アメリカズカップへ思いを馳せる新戦力 五輪の夢破れた2人の未知なる挑戦
両者から感じられた強い意志
そんななかで笠谷が選ばれた理由として、本人は「アメリカズカップのクルーとして求められるのは、体力的にハイレベルの強度を長期間維持できるかというところにあり、そういう点ではボート競技に近い」と語っている。
選考会でもボート競技用のトレーニング機材を用いてテストが行われた 【中山智】
一方の吉田も、「行き着くところはヨットということで同じですが、これまで乗っていた艇とはスピードも違うので、自分をきっちりとアメリカズカップの艇のやり方にシフトしていく必要がある」としている。
今回2人が合格したのは、「グラインダー」(編注:ウインチと呼ばれる巻取り機を使いシートを引き込む)というポジション。これは吉田が今まで経験した艇にはないポジションだ。「まずはちゃんとトレーニングをしてグラインダーとして仕事ができるようになりたい。
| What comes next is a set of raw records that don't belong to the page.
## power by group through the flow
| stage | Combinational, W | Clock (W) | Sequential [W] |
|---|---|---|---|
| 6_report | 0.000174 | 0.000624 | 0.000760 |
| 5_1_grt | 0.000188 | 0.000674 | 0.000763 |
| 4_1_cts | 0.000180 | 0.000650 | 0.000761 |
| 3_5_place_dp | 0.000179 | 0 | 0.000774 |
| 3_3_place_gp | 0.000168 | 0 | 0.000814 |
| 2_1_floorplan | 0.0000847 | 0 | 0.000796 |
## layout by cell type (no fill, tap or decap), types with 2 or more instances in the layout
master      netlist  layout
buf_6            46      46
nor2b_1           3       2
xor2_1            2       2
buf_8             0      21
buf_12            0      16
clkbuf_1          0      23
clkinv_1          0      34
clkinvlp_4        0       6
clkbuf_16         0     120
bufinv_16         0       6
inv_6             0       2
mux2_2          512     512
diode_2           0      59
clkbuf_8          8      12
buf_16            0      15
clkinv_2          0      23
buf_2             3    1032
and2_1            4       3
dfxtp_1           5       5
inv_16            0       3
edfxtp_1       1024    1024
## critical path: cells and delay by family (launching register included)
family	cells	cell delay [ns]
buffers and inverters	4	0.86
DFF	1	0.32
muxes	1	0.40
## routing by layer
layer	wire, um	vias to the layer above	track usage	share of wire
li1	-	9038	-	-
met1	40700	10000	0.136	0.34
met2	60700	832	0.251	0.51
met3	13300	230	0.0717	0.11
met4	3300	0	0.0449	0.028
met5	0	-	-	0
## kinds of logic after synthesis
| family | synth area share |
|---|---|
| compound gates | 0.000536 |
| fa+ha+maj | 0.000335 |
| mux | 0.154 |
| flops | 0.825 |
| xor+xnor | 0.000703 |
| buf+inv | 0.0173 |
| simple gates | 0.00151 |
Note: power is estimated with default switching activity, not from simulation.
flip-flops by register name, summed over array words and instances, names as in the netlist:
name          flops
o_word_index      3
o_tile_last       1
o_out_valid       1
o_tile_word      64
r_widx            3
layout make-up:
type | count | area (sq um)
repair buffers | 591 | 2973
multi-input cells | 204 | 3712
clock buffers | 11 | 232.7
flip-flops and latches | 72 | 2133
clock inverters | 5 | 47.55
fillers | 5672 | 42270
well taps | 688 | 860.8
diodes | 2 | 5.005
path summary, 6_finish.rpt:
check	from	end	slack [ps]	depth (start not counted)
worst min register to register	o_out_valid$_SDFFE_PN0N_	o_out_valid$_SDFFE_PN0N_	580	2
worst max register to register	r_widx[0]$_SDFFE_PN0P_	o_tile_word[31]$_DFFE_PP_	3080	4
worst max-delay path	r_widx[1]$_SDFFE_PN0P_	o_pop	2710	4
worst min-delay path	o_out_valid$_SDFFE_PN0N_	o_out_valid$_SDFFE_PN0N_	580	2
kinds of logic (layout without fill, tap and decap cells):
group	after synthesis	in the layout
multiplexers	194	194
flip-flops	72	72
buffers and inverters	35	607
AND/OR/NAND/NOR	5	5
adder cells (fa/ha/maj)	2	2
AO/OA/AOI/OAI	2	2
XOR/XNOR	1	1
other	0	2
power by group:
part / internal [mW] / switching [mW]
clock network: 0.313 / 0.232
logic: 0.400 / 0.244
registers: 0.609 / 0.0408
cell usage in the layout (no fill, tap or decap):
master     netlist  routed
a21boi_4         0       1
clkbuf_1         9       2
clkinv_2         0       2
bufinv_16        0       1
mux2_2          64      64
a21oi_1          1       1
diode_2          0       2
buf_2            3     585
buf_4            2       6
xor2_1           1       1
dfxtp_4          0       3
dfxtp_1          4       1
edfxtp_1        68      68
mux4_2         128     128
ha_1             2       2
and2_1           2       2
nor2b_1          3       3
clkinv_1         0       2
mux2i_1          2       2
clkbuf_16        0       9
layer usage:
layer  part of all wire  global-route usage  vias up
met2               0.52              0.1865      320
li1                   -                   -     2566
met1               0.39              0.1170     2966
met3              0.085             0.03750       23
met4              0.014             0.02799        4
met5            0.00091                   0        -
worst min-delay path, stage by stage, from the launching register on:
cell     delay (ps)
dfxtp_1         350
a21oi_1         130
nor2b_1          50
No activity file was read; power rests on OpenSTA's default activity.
File: config.mk
export PLATFORM = sky130hd
export DESIGN_NAME = disk_seek_request_scheduler
export DESIGN_NICKNAME = d
export VERILOG_FILES = /design/src/design/dsrs_pkg.sv /design/src/design/disk_seek_request_scheduler.sv /design/src/design/dsrs_queue.sv /design/src/design/dsrs_cmp.sv
export SDC_FILE = /design/constraint.sdc
export NUM_CORES = 1
export LEC_CHECK = 0
export BUFFER_PORTS_ARGS = -buffer_cell sky130_fd_sc_hd__buf_4
export CORE_UTILIZATION = 60
export CTS_CLUSTER_DIAMETER = 200
export CTS_CLUSTER_SIZE = 30
export DETAILED_ROUTE_END_ITERATION = 8
export PLACE_DENSITY = 0.78
export SLEW_MARGIN = 20
export SYNTH_ARGS = -nofsm -noshare
export SYNTH_HDL_FRONTEND = slang
export SYNTH_HIERARCHICAL = 1
export SYNTH_SLANG_ARGS = --single-unit
File: constraint.sdc
create_clock -name clk -period 8.48 [get_ports clk]
set_clock_uncertainty 0.05 [all_clocks]
set_input_delay 1.696 -clock clk [delete_from_list [all_inputs] [get_ports clk]]
set_output_delay 1.696 -clock clk [all_outputs]
set_load 0.01 [all_outputs]
File: src/rtl/dtti_fifo.sv
// Short queue of classified items between front and back end.
// Depends on dtti_pkg for item_t.
module dtti_fifo import dtti_pkg::*; #(
	parameter int DEPTH = DEFAULT_FIFO_DEPTH
) (
	input  logic  clk,
	input  logic  arst_n,
	input  logic  push,
	input  item_t wr_item,
	output logic  full,
	input  logic  pop,
	output logic  rd_valid,
	output item_t rd_item
);

	localparam int PTR_W = (DEPTH > 1) ? $clog2(DEPTH) : 1;
	localparam int CNT_W = $clog2(DEPTH + 1);
	localparam logic [PTR_W-1:0] LAST_PTR = PTR_W'(DEPTH - 1);
	localparam logic [CNT_W-1:0] FULL_CNT = CNT_W'(DEPTH);

	item_t             mem_q [DEPTH];
	logic [PTR_W-1:0]  wr_ptr_q;
	logic [PTR_W-1:0]  rd_ptr_q;
	logic [CNT_W-1:0]  count_q;
	logic              do_push;
	logic              do_pop;

	assign full     = (count_q == FULL_CNT);
	assign rd_valid = (count_q != '0);
	assign rd_item  = mem_q[rd_ptr_q];
	assign do_push  = push && !full;
	assign do_pop   = pop && rd_valid;

	always_ff @(posedge clk) begin
		if (do_push) begin
			mem_q[wr_ptr_q] <= wr_item;
		end
	end

	always_ff @(posedge clk or negedge arst_n) begin
		if (!arst_n) begin
			wr_ptr_q <= '0;
			rd_ptr_q <= '0;
			count_q  <= '0;
		end else begin
			if (do_push) begin
				wr_ptr_q <= (wr_ptr_q == LAST_PTR) ? '0 : wr_ptr_q + 1'b1;
			end
			if (do_pop) begin
				rd_ptr_q <= (rd_ptr_q == LAST_PTR) ? '0 : rd_ptr_q + 1'b1;
			end
			case ({do_push, do_pop})
				2'b10:   count_q <= count_q + 1'b1;
				2'b01:   count_q <= count_q - 1'b1;
				default: count_q <= count_q;
			endcase
		end
	end

endmodule

File: src/rtl/dtti_back.sv
// Back end: runs the parse state per item, captures the finished string, and
// forms the result in the output register. Depends on dtti_pkg.
module dtti_back import dtti_pkg::*; #(
	parameter int COUNT_BITS = DEFAULT_COUNT_BITS
) (
	input  logic                   clk,
	input  logic                   arst_n,
	input  logic                   hd_valid,
	input  item_t                  hd_item,
	output logic                   pop,
	output logic                   m_tvalid,
	input  logic                   m_tready,
	output logic [OUT_TDATA_W-1:0] m_tdata,  // [63:0] value, [79:64] consumed
	output logic                   m_tuser   // [0] ok
);

	localparam logic [COUNT_BITS-1:0] CNT_MAX = '1;

	// string state
	logic [VALUE_W-1:0]    acc_q;
	logic                  neg_q;
	logic [COUNT_BITS-1:0] pos_q;
	logic                  have_q;
	phase_t                phase_q;

	logic [VALUE_W-1:0]    acc_n;
	logic                  neg_n;
	logic [COUNT_BITS-1:0] pos_n;
	logic                  have_n;
	phase_t                phase_n;
	logic [COUNT_BITS-1:0] pos_inc;
	logic [VALUE_W-1:0]    acc_x10;
	logic                  strict;
	logic                  fin;
	logic                  ok_n;

	// finished string, stage 1
	logic                  fin_v_s1;
	logic [VALUE_W-1:0]    acc_s1;
	logic                  neg_s1;
	logic [MODE_W-1:0]     mode_s1;
	logic                  ok_s1;
	logic [COUNT_BITS-1:0] pos_s1;
	logic                  fin_move;

	// output register
	logic                  out_v_q;
	logic [VALUE_W-1:0]    value_q;
	logic [CONS_W-1:0]     cons_q;
	logic                  ok_q;
	logic [VALUE_W-1:0]    value_d;
	logic [VALUE_W-1:0]    signed_acc;
	logic [CONS_W-1:0]     cons_sat;

	assign fin      = hd_item.empty || hd_item.last;
	assign fin_move = fin_v_s1 && (!out_v_q || m_tready);
	assign pop      = hd_valid && (!fin || !fin_v_s1 || fin_move);
	assign strict   = (hd_item.mode == MODE_STRICT_I32) || (hd_item.mode == MODE_STRICT_I64);
	assign pos_inc  = (pos_q == CNT_MAX) ? pos_q : pos_q + 1'b1;
	assign acc_x10  = {acc_q[VALUE_W-4:0], 3'b000} + {acc_q[VALUE_W-2:0], 1'b0}
		+ VALUE_W'(hd_item.dval);

	// next state
	always_comb begin
		acc_n   = acc_q;
		neg_n   = neg_q;
		pos_n   = pos_q;
		have_n  = have_q;
		phase_n = phase_q;
		case (phase_q)
			PH_START: begin
				case (hd_item.kind)
					K_DIGIT: begin
						acc_n   = acc_x10;
						have_n  = 1'b1;
						pos_n   = pos_inc;
						phase_n = PH_RUN;
					end
					K_MINUS: begin
						neg_n   = 1'b1;
						pos_n   = pos_inc;
						phase_n = PH_RUN;
					end
					K_PLUS: begin
						pos_n   = pos_inc;
						phase_n = PH_RUN;
					end
					default: phase_n = PH_FAIL;
				endcase
			end
			PH_RUN: begin
				if (hd_item.kind == K_DIGIT) begin
					acc_n   = acc_x10;
					have_n  = 1'b1;
					pos_n   = pos_inc;
				end else if (strict || !have_q) begin
					phase_n = PH_FAIL;
				end else begin
					phase_n = PH_STOP;
				end
			end
			default: phase_n = phase_q;
		endcase
	end

	// string outcome
	always_comb begin
		ok_n = !hd_item.empty && have_n && (phase_n == PH_RUN || phase_n == PH_STOP);
	end

	always_ff @(posedge clk or negedge arst_n) begin
		if (!arst_n) begin
			acc_q   <= '0;
			neg_q   <= 1'b0;
			pos_q   <= '0;
			have_q  <= 1'b0;
			phase_q <= PH_START;
		end else if (pop) begin
			if (fin) begin
				acc_q   <= '0;
				neg_q   <= 1'b0;
				pos_q   <= '0;
				have_q  <= 1'b0;
				phase_q <= PH_START;
			end else begin
				acc_q   <= acc_n;
				neg_q   <= neg_n;
				pos_q   <= pos_n;
				have_q  <= have_n;
				phase_q <= phase_n;
			end
		end
	end

	always_ff @(posedge clk or negedge arst_n) begin
		if (!arst_n) begin
			fin_v_s1 <= 1'b0;
		end else if (pop && fin) begin
			fin_v_s1 <= 1'b1;
		end else if (fin_move) begin
			fin_v_s1 <= 1'b0;
		end
	end

	always_ff @(posedge clk) begin
		if (pop && fin) begin
			acc_s1  <= acc_n;
			neg_s1  <= neg_n;
			mode_s1 <= hd_item.mode;
			ok_s1   <= ok_n;
			pos_s1  <= pos_n;
		end
	end

	// result forming
	always_comb begin
		signed_acc = (neg_s1 && mode_s1 != MODE_SCAN_U64) ? (VALUE_W'(0) - acc_s1) : acc_s1;
		if (mode_s1 == MODE_STRICT_I32) begin
			signed_acc = {{(VALUE_W/2){signed_acc[VALUE_W/2-1]}}, signed_acc[VALUE_W/2-1:0]};
		end
		value_d = ok_s1 ? signed_acc : '0;
	end

	generate
		if (COUNT_BITS > CONS_W) begin : g_sat
			assign cons_sat = (pos_s1[COUNT_BITS-1:CONS_W] != '0) ? '1 : pos_s1[CONS_W-1:0];
		end else begin : g_ext
			assign cons_sat = CONS_W'(pos_s1);
		end
	endgenerate

	always_ff @(posedge clk or negedge arst_n) begin
		if (!arst_n) begin
			out_v_q <= 1'b0;
		end else if (fin_move) begin
			out_v_q <= 1'b1;
		end else if (m_tready) begin
			out_v_q <= 1'b0;
		end
	end

	always_ff @(posedge clk) begin
		if (fin_move) begin
			value_q <= value_d;
			cons_q  <= ok_s1 ? cons_sat : '0;
			ok_q    <= ok_s1;
		end
	end

	assign m_tvalid = out_v_q;
	assign m_tdata  = {cons_q, value_q};
	assign m_tuser  = ok_q;

	a_fin_slot_free: assert property (@(posedge clk) disable iff (!arst_n)
		pop && fin |-> !fin_v_s1 || fin_move)
		else $error("finished string popped onto an occupied slot");

	a_fin_captured: assert property (@(posedge clk) disable iff (!arst_n)
		pop && fin |=> fin_v_s1)
		else $error("finished string not captured");

	a_fail_is_zero: assert property (@(posedge clk) disable iff (!arst_n)
		m_tvalid && !m_tuser |-> m_tdata == '0)
		else $error("failed result carries nonzero data");

	a_state_cleared: assert property (@(posedge clk) disable iff (!arst_n)
		pop && fin |=> phase_q == PH_START && !have_q && pos_q == '0)
		else $error("string state not cleared after end of string");

endmodule

File: src/rtl/decimal_text_to_integer.sv
// Decimal text to integer parser, top level.
// Instantiates dtti_front, dtti_fifo and dtti_back; depends on dtti_pkg.
//
// Takes one string byte per beat and returns one result beat per string, at
// the beat with tlast set or at a beat flagged empty. Throughput is one byte
// per clock while m_tready takes results, set by the back end's combinational
// multiply-by-ten-and-add on the 64-bit accumulator. The final byte passes
// the queue, end-of-string capture and output register before m_tvalid rises.
// parse_mode is sampled per byte; write it only between strings.
module decimal_text_to_integer import dtti_pkg::*; #(
	parameter int COUNT_BITS = DEFAULT_COUNT_BITS,
	parameter int FIFO_DEPTH = DEFAULT_FIFO_DEPTH
) (
	input  logic                   clk,
	input  logic                   arst_n,
	input  logic                   cfg_wr_en,
	input  logic [MODE_W-1:0]      cfg_wr_data,  // parse_mode
	input  logic                   s_tvalid,
	output logic                   s_tready,
	input  logic [IN_TDATA_W-1:0]  s_tdata,      // [7:0] char_in
	input  logic                   s_tlast,
	input  logic                   s_tuser,      // [0] empty_string
	output logic                   m_tvalid,
	input  logic                   m_tready,
	output logic [OUT_TDATA_W-1:0] m_tdata,      // [63:0] value, [79:64] consumed
	output logic                   m_tuser       // [0] ok
);

	logic [MODE_W-1:0] mode_q;
	logic              full;
	logic              push;
	item_t             wr_item;
	logic              pop;
	logic              hd_valid;
	item_t             hd_item;

	always_ff @(posedge clk or negedge arst_n) begin
		if (!arst_n) begin
			mode_q <= MODE_STRICT_I32;
		end else if (cfg_wr_en) begin
			mode_q <= cfg_wr_data;
		end
	end

	dtti_front u_front (
		.s_tvalid (s_tvalid),
		.s_tready (s_tready),
		.s_tdata  (s_tdata),
		.s_tlast  (s_tlast),
		.s_tuser  (s_tuser),
		.mode     (mode_q),
		.full     (full),
		.push     (push),
		.item     (wr_item)
	);

	dtti_fifo #(
		.DEPTH (FIFO_DEPTH)
	) u_fifo (
		.clk      (clk),
		.arst_n   (arst_n),
		.push     (push),
		.wr_item  (wr_item),
		.full     (full),
		.pop      (pop),
		.rd_valid (hd_valid),
		.rd_item  (hd_item)
	);

	dtti_back #(
		.COUNT_BITS (COUNT_BITS)
	) u_back (
		.clk      (clk),
		.arst_n   (arst_n),
		.hd_valid (hd_valid),
		.hd_item  (hd_item),
		.pop      (pop),
		.m_tvalid (m_tvalid),
		.m_tready (m_tready),
		.m_tdata  (m_tdata),
		.m_tuser  (m_tuser)
	);

endmodule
それができなければ、今までのキャリアは関係なく捨てられてしまうと思っている」と、自分を厳しく見ている。
陸上ではグラインダー用のマシンを使ってトレーニングを行う 【中山智】
これまでは早福和彦総監督以外は外国人クルーで構成されていたソフトバンク・チーム・ジャパンだが、待望の日本人クルーが加わったこともあり、今後はチームの成績だけでなく、彼ら2人の活躍にも期待していきたい。